June’s production total of 33,344 Dodge Calibers, Jeep Compasses and Jeep Patriots was the highest single month ever, and the plant is on track to assemble more than 355,000 for the year. That would easily break the plant’s prior record of 335,298 Plymouth Horizons and Dodge Omnis built in 1986.
To be fair, just two shifts of workers turned out the Horizons and Omnis compared with the three shifts working now. Still it’s a significant milestone. But it’s not just the sheer numbers of cars and small SUVs produced showing that Chrysler is reaping the rewards of its $419 million investment at the end of 2005.
True to the original plan, Chrysler has been tweaking the monthly production mix of the Caliber, Compass and Patriot without having costly long-term shutdowns at the 3.9 million-square-foot operation.
The Chrysler plant is the largest manufacturing employer in the Rock River Valley.
"I would say so far the investment is paying off. The fact alone they can make three different kinds of vehicles there now in itself is a major thing for the plant’s future," said Catherine Madden, senior automotive analyst for Massachusetts-based market research firm Global Insight.
The company’s investment included adding hundreds of robots to the body shop, which is now fully automated, allowing workers to switch production of models seamlessly.

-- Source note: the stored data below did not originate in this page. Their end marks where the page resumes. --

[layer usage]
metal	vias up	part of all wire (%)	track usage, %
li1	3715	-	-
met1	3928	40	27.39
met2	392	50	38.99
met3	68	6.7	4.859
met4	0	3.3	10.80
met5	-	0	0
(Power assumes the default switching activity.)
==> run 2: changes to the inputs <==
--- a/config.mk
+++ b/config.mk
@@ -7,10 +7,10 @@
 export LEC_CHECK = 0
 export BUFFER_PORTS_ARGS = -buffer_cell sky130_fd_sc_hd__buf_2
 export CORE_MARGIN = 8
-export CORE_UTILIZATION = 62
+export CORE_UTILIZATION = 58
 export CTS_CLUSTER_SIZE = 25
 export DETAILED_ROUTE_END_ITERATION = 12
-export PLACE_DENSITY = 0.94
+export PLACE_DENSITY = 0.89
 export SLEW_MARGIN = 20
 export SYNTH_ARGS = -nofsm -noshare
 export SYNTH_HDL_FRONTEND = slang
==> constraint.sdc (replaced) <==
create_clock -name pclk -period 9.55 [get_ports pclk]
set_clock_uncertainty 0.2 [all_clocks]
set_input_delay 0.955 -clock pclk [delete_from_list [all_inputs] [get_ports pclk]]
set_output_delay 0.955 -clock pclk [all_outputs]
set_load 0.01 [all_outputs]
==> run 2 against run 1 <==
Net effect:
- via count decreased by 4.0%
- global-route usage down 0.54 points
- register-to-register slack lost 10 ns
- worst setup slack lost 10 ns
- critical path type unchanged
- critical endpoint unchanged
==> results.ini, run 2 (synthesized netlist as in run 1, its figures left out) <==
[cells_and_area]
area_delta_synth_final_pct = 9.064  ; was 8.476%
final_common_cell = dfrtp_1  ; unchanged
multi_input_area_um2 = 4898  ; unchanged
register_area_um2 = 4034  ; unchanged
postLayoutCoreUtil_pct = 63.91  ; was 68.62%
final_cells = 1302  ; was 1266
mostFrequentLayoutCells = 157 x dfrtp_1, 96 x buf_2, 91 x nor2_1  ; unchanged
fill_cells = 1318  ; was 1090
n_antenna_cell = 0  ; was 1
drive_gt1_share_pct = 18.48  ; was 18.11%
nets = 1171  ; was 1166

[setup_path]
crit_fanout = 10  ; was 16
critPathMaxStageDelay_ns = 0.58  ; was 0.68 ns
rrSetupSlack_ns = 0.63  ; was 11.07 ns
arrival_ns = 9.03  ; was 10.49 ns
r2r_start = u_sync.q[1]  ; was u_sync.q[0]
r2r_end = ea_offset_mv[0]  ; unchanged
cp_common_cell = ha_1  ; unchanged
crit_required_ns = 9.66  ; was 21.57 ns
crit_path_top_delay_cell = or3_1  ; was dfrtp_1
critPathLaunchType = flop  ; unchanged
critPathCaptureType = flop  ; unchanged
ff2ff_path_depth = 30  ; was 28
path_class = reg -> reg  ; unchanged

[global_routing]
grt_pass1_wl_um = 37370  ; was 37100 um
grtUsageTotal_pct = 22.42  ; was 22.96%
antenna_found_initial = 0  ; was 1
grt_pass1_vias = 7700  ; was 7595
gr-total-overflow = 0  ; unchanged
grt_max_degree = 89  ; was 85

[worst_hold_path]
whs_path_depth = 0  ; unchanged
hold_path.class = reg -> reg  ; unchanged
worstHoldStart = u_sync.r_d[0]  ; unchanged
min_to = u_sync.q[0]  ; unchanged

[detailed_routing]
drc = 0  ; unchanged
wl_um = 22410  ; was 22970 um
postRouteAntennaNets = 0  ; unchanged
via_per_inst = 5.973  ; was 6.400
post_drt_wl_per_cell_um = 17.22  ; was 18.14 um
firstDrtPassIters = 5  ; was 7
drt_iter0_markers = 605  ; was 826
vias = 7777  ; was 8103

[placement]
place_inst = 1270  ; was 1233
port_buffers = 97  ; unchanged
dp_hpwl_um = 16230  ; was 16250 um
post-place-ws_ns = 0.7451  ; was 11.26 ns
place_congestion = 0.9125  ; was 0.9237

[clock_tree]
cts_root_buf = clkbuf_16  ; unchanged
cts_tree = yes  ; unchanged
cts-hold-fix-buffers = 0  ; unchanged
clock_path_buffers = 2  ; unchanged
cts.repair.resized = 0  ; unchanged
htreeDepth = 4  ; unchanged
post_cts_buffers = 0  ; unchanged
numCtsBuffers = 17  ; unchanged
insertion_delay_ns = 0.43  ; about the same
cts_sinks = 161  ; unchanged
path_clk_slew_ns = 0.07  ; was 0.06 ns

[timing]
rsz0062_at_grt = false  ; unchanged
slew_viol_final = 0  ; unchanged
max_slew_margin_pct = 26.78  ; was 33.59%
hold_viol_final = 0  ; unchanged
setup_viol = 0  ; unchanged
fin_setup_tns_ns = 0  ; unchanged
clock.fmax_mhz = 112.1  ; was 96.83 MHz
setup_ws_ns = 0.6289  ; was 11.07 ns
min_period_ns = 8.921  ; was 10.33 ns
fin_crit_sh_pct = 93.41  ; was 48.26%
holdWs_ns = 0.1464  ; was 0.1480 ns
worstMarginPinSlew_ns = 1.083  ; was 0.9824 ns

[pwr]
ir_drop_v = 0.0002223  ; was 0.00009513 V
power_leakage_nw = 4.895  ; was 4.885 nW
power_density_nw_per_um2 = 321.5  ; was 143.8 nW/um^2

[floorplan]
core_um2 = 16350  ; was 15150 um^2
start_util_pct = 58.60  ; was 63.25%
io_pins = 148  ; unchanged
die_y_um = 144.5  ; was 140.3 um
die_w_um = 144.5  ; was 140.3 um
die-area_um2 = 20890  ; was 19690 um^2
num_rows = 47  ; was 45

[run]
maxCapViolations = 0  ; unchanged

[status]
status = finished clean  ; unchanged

A look at the monthly production figures shows Chrysler officials appear to have found a comfortable level for the Dodge Caliber, which was the first launched of the three, while they are still searching for the right mix for the two Jeeps.
Since turning out 18,714 Calibers in January, Chrysler lowered the production of the combination sporty coupe/SUV four of the next five months. Through July, dealers have sold nearly 71 percent of the Calibers that have been built since the car went into production in January 2006.
In the last two months, worldwide sales of the Caliber have actually been higher than the number of cars coming out of the plant as dealers dipped into inventory. Statistics show dealers have about a 44-day supply of Calibers; anything under 50 days is considered very good.
Patriot passes Compass
"Optimally, there is always that 1-to-1 ratio," Madden said. "You build it and you want to sell it as quickly as possible. The numbers show Calibers are still moving at a good clip, and Chrysler won’t be in a precarious position of having to offer big incentives to clear them out at the end of its model year."
Much of the reduction in Caliber production has been picked up by the Patriot, which went into production this January. June’s Patriot production total of 12,190 is its highest yet, and workers now have built more Patriots in 2007 than Compasses.
Patriot sales aren’t taking off as quickly as they did for Caliber but already have topped the Compass in the U.S. the past two months. Strong international sales of the Compass have kept it slightly ahead of the Patriot worldwide.
May be experimenting
Greg Gardner of Troy, Mich.-based Harbour Consulting said Chrysler is banking on Patriot sales continuing to grow.
"The Patriot’s days on lot is around 65 days. That’s a good level," Gardner said. "The Patriot’s sales have consistently been increasing, and it has a good traditional Jeep look that’s gotten good reviews."
One curious thing from the numbers. In June, Chrysler increased Compass production for the second straight month after having cut it the prior six months. Officials have upped Compass output despite the fact sales declined in June and have been essentially flat since December. Dealers have an average supply of 113 days on lot for the Compass, which has a rounder look than the traditional boxy Jeep design and has been marketed more toward women than any of the other Jeep models.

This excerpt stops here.